**Your assignment**
Copy exactly the lines of the data below that run from the line holding "[src/rtl/mul_acc_unit_pkg.sv]" through the line holding "[IDX*DATA_W +: DATA_W].", both ends included.

(Saved entries)

********************

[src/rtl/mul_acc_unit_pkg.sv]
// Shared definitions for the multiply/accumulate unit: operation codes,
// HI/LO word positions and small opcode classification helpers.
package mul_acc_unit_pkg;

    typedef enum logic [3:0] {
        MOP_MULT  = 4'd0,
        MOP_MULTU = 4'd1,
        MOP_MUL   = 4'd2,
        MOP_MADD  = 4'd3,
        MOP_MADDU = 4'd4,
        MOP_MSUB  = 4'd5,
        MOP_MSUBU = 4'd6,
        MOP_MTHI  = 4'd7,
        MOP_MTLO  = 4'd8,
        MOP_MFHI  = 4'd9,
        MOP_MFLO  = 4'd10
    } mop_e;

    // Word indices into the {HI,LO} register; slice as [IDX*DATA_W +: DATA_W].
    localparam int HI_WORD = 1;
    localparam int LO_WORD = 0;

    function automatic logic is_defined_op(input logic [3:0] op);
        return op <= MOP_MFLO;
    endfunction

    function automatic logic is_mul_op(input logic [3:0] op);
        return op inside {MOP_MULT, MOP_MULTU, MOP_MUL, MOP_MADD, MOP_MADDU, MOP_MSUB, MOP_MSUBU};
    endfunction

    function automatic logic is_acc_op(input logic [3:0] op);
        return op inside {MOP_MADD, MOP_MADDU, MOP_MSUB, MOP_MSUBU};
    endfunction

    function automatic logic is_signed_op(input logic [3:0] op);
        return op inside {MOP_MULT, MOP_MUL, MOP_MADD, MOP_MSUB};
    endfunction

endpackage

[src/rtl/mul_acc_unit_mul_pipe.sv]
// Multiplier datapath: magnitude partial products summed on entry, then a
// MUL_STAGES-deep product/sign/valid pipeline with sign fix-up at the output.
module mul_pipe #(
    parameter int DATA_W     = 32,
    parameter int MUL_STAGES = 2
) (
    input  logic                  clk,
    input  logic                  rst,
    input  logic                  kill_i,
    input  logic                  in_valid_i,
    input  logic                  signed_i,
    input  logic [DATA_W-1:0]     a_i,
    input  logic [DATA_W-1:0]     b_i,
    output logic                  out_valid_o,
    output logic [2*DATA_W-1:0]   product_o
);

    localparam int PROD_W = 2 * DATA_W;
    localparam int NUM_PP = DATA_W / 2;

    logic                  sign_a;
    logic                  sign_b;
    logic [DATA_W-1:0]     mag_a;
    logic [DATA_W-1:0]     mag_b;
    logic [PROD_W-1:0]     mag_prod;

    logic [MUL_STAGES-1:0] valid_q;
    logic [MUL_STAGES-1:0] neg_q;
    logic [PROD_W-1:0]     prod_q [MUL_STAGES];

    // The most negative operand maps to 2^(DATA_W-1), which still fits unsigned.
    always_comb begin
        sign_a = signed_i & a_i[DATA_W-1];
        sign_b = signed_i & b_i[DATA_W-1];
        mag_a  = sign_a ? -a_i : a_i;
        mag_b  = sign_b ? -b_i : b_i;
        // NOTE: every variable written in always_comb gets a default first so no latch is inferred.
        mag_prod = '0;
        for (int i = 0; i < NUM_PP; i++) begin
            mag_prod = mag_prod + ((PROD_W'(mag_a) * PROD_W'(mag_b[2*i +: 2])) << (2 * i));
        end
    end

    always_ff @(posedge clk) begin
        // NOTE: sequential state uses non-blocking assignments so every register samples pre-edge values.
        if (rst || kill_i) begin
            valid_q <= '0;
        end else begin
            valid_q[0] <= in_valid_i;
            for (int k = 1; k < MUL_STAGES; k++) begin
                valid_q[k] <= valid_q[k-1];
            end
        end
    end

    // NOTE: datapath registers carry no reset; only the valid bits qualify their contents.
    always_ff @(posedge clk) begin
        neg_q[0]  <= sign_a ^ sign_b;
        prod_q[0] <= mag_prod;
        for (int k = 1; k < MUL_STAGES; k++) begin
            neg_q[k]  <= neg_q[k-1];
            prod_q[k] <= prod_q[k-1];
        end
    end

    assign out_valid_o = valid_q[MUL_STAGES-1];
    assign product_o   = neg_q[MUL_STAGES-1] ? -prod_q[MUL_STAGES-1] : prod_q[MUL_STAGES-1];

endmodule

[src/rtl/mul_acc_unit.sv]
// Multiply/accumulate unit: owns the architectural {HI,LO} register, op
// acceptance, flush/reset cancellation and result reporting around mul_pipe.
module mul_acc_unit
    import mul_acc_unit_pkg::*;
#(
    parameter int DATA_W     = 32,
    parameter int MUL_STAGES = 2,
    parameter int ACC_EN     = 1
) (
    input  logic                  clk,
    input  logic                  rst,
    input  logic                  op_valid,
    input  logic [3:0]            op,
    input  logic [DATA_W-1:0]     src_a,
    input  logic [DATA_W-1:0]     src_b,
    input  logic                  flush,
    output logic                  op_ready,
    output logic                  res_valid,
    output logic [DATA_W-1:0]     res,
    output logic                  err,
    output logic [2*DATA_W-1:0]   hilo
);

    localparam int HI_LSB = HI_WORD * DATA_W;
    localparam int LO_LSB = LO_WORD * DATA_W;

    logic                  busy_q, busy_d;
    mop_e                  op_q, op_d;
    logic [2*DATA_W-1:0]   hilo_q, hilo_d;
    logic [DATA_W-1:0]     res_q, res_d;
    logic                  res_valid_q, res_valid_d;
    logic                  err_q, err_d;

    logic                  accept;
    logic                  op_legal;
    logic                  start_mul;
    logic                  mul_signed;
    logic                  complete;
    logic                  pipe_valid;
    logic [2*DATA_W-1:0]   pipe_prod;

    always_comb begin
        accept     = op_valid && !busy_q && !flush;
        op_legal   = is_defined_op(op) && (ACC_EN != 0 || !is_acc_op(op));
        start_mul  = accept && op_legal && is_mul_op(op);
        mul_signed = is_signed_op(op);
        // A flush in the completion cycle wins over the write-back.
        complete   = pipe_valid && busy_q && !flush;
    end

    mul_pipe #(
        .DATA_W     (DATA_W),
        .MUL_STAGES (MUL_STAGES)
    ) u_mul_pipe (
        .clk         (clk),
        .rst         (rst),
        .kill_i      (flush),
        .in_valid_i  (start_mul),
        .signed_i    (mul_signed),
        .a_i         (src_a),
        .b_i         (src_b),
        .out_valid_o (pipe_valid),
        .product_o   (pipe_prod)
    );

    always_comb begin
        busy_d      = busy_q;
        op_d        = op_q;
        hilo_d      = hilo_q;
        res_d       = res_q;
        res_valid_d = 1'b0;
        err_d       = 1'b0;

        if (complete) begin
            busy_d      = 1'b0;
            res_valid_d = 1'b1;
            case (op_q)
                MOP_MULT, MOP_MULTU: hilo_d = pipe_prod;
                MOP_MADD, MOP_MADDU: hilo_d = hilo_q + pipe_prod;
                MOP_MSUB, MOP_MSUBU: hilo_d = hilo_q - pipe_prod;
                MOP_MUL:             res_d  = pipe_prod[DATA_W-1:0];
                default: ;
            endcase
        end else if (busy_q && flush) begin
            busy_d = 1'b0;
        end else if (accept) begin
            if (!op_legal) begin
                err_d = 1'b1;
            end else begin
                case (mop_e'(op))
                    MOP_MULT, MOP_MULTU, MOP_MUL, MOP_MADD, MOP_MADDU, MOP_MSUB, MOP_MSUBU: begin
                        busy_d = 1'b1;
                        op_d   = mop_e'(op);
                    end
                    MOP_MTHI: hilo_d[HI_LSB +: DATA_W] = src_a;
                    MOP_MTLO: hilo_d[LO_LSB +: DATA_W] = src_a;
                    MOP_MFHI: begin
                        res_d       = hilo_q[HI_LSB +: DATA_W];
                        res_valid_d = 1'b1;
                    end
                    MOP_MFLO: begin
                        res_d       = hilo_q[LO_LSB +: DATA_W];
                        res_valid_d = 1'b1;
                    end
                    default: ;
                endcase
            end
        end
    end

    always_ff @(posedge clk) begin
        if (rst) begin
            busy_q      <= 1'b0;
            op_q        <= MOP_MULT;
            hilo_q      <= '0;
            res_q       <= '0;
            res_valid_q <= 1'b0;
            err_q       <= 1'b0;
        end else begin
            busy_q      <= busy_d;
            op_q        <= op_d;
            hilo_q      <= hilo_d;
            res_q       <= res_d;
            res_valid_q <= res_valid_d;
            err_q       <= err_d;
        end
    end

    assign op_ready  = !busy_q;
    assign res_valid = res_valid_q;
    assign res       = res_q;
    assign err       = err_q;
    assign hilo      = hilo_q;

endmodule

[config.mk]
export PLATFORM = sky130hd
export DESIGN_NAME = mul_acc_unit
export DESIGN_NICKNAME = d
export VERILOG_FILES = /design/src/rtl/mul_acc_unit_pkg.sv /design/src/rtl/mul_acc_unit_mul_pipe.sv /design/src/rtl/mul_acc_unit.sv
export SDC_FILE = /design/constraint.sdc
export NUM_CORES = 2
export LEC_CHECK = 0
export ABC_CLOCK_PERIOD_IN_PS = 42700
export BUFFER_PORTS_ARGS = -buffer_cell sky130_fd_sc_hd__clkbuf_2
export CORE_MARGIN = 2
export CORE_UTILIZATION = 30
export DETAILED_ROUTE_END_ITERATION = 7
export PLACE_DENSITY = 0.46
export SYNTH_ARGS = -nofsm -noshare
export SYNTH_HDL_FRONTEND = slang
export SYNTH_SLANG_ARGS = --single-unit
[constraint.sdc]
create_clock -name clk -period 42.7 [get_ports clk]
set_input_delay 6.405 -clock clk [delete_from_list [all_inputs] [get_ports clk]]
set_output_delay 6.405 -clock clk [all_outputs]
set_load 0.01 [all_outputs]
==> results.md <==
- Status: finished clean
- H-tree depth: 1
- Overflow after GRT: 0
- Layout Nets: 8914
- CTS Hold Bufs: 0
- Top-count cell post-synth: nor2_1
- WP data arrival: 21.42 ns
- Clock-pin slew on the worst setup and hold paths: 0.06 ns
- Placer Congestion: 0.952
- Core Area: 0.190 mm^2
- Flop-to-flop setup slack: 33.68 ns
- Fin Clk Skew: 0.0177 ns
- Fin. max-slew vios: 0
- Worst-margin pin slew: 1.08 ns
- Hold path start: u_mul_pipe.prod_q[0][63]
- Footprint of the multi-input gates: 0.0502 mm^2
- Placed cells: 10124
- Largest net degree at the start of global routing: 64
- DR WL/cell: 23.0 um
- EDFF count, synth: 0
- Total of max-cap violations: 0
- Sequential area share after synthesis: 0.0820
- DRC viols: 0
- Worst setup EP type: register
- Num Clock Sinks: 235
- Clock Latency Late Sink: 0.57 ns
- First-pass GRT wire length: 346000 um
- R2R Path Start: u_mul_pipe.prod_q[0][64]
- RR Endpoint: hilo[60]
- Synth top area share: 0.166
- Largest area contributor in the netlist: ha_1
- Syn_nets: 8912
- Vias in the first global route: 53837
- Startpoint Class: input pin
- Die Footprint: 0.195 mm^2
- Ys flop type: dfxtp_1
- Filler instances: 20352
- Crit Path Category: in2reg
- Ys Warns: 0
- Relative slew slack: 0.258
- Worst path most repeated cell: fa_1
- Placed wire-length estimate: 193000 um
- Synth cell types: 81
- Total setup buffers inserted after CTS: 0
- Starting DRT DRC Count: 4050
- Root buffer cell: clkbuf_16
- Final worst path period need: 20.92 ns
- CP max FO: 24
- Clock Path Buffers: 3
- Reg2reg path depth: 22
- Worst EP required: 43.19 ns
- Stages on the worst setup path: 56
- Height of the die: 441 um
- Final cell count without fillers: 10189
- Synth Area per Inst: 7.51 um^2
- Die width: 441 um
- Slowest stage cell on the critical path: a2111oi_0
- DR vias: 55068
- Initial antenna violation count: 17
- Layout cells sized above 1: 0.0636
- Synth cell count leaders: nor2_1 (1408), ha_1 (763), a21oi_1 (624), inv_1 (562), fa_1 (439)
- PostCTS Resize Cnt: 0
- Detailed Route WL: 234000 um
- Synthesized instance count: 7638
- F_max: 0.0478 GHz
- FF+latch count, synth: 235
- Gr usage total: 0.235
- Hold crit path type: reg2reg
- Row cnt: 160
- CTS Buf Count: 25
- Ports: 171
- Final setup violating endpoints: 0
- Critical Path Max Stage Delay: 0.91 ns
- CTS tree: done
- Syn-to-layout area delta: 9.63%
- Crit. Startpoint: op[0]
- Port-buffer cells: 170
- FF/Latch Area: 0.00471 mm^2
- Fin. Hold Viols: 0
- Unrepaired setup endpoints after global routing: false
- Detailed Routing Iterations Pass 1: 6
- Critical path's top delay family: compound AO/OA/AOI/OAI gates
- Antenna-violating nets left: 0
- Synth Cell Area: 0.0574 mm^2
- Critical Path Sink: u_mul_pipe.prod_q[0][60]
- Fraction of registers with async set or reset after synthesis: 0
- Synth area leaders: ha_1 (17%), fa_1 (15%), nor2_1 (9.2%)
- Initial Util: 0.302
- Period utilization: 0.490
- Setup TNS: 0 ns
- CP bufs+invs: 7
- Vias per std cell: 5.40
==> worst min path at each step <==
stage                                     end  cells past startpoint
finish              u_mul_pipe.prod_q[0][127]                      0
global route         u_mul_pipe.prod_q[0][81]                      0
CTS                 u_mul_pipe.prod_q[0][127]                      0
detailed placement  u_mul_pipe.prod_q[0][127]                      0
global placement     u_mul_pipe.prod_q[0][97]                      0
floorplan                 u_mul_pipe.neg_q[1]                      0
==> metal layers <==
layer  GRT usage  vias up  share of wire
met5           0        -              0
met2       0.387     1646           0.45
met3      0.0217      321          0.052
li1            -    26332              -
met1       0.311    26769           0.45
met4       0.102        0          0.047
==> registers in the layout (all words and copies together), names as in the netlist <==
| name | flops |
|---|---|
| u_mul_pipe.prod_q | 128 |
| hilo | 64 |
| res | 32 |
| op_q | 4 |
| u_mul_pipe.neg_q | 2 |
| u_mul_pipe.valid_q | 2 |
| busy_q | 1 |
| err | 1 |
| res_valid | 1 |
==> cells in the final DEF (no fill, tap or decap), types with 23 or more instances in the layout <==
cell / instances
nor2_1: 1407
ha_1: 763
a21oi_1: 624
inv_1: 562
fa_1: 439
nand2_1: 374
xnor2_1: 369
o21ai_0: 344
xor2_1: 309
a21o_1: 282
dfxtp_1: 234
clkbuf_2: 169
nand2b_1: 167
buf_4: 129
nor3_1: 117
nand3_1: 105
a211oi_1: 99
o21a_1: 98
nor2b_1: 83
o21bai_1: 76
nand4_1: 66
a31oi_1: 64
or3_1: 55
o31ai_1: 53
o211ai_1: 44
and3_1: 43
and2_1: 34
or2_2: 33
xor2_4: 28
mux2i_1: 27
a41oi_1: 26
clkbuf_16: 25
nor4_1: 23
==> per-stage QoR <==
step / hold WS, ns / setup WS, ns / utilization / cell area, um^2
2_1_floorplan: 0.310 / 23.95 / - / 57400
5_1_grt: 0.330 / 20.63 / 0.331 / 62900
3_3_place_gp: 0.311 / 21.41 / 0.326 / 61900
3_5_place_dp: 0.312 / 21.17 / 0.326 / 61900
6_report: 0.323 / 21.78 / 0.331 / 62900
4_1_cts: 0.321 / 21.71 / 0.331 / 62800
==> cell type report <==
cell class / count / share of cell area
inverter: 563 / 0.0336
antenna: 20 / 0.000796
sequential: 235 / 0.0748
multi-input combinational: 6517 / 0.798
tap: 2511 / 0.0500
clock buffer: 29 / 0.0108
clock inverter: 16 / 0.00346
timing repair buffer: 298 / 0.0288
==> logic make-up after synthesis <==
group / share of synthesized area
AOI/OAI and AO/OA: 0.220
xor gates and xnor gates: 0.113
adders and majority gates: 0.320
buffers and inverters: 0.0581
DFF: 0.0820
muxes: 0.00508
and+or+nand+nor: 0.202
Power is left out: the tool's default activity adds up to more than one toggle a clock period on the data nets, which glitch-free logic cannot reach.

********************

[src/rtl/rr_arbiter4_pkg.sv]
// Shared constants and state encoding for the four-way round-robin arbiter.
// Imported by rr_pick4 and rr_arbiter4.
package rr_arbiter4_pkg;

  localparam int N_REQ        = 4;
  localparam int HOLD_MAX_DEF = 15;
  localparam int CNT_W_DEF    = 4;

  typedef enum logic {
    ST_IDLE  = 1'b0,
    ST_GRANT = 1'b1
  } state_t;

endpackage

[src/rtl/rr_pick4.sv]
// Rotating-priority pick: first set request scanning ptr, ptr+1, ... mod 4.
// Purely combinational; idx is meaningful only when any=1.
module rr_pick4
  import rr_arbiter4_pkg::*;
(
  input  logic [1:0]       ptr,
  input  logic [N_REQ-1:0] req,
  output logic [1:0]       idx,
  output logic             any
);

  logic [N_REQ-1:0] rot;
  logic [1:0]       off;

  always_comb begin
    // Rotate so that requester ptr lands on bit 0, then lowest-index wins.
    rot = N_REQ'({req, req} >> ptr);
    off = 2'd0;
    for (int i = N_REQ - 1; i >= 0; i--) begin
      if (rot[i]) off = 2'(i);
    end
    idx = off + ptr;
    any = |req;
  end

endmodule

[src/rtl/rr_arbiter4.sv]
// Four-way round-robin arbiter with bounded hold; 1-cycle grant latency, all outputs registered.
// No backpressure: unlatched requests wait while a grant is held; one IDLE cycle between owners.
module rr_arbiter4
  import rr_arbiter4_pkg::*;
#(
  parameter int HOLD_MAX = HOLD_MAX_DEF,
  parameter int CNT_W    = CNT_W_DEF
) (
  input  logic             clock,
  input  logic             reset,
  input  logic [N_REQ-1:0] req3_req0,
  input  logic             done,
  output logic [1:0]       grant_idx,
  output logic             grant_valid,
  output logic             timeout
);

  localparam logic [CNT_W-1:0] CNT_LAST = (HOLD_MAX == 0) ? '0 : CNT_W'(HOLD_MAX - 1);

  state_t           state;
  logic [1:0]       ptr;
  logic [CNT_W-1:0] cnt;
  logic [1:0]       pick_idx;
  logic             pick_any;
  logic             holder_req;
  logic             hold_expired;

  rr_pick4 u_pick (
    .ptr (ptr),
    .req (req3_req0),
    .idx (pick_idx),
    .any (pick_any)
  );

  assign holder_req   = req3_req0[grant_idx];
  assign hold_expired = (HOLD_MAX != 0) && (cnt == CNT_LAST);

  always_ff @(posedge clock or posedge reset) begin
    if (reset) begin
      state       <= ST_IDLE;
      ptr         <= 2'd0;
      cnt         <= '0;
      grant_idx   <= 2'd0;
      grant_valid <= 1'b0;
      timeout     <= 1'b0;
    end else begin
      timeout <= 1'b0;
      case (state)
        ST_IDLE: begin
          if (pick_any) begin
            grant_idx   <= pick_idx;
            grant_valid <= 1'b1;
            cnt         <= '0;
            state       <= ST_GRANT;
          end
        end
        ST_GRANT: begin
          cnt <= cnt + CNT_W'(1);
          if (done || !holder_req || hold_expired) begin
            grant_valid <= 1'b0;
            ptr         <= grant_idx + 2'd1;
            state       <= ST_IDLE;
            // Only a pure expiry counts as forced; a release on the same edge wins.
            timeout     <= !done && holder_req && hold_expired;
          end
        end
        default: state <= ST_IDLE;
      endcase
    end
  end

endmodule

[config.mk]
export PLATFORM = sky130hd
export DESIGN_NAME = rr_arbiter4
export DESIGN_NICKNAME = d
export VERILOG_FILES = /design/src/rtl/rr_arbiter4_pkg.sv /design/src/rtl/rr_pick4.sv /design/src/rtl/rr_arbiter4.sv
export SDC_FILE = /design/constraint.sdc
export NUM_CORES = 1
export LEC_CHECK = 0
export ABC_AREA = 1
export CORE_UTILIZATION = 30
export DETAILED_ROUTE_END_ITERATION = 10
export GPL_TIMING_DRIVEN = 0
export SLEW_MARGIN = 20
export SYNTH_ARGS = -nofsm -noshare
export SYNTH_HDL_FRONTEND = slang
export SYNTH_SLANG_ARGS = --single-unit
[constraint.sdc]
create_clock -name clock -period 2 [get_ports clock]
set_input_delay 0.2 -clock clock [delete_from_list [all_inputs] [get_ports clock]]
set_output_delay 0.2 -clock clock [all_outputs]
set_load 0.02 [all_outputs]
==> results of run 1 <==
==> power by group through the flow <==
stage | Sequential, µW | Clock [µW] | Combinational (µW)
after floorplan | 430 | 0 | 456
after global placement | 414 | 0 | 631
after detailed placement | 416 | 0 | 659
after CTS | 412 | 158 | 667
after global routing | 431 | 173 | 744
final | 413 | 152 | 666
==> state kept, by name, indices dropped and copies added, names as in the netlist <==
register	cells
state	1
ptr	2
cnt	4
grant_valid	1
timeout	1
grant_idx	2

********************

**Exercise answer**
[src/rtl/mul_acc_unit_pkg.sv]
// Shared definitions for the multiply/accumulate unit: operation codes,
// HI/LO word positions and small opcode classification helpers.
package mul_acc_unit_pkg;

    typedef enum logic [3:0] {
        MOP_MULT  = 4'd0,
        MOP_MULTU = 4'd1,
        MOP_MUL   = 4'd2,
        MOP_MADD  = 4'd3,
        MOP_MADDU = 4'd4,
        MOP_MSUB  = 4'd5,
        MOP_MSUBU = 4'd6,
        MOP_MTHI  = 4'd7,
        MOP_MTLO  = 4'd8,
        MOP_MFHI  = 4'd9,
        MOP_MFLO  = 4'd10
    } mop_e;

    // Word indices into the {HI,LO} register; slice as [IDX*DATA_W +: DATA_W].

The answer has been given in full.